DATA UNDER STUDY:
★ ★ ★
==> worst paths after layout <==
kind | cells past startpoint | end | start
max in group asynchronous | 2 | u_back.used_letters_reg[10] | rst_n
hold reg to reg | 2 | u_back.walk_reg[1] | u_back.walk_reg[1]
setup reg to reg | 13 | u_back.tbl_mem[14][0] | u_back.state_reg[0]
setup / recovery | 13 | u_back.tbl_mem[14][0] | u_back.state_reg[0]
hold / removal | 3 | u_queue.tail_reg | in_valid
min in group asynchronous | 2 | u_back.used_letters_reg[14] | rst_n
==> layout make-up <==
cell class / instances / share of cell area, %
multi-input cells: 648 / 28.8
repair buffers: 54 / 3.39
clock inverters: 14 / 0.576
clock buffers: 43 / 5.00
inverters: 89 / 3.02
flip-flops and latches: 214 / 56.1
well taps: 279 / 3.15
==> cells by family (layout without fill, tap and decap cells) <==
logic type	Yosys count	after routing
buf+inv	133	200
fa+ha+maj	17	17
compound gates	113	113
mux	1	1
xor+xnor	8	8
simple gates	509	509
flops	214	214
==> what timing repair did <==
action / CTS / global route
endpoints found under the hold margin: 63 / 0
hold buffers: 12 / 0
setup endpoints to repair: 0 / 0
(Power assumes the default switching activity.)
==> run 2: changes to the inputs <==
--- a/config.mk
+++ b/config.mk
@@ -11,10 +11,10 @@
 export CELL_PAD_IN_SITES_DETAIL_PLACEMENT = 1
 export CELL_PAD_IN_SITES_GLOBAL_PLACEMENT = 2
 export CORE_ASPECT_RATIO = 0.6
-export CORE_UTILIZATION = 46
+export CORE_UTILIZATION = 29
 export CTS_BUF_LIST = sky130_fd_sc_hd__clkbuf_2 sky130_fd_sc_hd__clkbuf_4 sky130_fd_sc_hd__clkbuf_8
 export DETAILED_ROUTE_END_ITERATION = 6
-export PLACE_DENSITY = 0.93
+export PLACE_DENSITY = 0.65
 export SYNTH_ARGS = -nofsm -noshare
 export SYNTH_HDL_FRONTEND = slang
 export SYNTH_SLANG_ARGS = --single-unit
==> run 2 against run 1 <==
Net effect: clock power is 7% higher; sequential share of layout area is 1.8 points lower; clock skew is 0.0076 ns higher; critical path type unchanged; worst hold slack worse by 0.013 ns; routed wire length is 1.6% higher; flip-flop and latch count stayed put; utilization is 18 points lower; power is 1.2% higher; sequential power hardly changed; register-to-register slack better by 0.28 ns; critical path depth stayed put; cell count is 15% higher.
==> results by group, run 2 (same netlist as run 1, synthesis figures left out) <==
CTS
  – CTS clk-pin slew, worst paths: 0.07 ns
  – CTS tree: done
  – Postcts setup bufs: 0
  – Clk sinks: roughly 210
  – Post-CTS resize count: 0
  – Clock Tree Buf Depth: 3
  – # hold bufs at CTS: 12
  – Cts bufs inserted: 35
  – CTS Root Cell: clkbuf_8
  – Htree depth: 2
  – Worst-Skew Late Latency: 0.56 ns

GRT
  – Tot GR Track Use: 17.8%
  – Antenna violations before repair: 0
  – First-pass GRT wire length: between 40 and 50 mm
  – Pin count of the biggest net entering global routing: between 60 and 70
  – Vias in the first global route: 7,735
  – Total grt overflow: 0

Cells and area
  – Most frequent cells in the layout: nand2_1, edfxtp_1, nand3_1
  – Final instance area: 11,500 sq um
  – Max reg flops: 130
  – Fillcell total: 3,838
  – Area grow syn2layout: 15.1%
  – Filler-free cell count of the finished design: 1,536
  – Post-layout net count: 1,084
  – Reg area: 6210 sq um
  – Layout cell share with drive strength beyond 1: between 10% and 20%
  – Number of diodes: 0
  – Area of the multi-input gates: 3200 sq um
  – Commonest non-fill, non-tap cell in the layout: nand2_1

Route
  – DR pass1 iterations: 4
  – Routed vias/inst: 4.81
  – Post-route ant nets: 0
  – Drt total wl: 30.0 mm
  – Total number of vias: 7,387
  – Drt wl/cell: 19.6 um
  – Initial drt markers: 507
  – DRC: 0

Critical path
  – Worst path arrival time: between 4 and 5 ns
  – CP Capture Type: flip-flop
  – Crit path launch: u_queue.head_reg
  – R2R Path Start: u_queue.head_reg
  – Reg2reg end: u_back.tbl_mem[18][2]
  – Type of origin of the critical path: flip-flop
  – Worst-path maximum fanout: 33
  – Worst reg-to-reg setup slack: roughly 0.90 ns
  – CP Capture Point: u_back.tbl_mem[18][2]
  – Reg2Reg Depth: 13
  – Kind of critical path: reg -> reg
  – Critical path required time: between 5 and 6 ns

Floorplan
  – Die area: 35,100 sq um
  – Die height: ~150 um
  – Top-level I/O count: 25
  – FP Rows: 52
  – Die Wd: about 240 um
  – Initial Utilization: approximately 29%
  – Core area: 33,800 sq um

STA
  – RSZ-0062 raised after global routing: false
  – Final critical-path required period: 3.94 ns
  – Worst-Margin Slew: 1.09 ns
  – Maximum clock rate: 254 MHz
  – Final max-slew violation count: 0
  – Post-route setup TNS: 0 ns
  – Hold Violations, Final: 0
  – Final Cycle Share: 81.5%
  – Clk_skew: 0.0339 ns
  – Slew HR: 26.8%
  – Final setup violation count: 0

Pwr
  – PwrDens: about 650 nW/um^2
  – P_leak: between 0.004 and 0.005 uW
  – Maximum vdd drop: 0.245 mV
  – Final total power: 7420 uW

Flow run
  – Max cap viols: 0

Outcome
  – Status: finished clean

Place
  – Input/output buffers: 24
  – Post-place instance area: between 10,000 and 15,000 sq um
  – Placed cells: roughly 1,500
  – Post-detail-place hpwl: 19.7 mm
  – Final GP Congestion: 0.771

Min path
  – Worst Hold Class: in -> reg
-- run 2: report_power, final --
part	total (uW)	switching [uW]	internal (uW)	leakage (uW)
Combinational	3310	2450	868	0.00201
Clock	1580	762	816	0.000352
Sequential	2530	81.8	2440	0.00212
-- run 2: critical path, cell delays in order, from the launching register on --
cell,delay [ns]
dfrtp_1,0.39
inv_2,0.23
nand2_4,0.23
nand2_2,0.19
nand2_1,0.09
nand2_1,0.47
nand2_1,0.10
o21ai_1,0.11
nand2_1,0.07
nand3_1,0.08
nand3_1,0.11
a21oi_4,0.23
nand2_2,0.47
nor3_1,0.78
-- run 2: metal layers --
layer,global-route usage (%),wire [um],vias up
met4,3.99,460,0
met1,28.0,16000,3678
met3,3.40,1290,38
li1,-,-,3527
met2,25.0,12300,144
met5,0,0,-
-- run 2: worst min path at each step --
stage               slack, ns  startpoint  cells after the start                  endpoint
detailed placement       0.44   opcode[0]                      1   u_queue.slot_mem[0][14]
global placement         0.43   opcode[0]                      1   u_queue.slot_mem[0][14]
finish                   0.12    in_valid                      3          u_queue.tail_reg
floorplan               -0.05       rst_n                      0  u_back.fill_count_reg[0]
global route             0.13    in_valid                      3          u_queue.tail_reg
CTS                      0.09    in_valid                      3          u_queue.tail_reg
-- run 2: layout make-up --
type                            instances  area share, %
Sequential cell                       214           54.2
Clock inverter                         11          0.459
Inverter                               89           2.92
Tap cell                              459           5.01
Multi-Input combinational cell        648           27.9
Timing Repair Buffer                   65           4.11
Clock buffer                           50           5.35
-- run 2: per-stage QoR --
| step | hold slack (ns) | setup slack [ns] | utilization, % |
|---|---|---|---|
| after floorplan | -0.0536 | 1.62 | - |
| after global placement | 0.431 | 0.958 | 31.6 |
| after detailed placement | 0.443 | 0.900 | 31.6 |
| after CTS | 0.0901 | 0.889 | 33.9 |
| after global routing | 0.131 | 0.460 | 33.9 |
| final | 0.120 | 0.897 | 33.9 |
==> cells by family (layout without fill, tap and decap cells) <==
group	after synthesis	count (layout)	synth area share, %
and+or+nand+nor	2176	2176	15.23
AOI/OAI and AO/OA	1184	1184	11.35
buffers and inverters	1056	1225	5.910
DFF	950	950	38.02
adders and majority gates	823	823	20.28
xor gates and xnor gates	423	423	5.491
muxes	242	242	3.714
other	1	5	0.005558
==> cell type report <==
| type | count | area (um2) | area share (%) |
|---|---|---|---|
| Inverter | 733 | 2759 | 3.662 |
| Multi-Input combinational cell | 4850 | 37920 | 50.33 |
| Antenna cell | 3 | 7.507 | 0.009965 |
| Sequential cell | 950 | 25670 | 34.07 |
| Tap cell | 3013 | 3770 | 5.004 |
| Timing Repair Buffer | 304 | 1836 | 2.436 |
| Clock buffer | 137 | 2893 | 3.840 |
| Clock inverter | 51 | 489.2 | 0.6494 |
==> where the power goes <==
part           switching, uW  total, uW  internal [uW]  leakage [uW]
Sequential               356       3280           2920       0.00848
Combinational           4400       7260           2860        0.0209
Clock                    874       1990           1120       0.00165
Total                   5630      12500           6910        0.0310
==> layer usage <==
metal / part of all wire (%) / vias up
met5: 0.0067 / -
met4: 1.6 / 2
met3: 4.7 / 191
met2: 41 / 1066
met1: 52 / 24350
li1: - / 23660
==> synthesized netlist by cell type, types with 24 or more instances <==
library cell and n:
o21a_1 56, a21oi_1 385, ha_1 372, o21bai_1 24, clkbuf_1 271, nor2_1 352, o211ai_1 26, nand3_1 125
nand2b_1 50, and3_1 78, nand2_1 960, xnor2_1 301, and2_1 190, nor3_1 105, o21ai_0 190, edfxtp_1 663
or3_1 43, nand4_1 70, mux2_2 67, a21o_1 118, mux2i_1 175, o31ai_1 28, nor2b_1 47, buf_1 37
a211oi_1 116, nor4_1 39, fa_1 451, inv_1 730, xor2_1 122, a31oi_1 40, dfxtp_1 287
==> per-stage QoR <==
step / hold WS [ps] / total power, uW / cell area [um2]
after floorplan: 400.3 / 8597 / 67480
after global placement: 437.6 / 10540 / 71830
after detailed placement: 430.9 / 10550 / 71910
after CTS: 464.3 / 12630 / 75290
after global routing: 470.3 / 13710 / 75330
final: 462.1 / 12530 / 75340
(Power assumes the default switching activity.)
★ ★ ★
BRIEF:
Above are the entries; copy every line among them that contains the word "part".

ANSWER BOX:
part	total (uW)	switching [uW]	internal (uW)	leakage (uW)
part           switching, uW  total, uW  internal [uW]  leakage [uW]
metal / part of all wire (%) / vias up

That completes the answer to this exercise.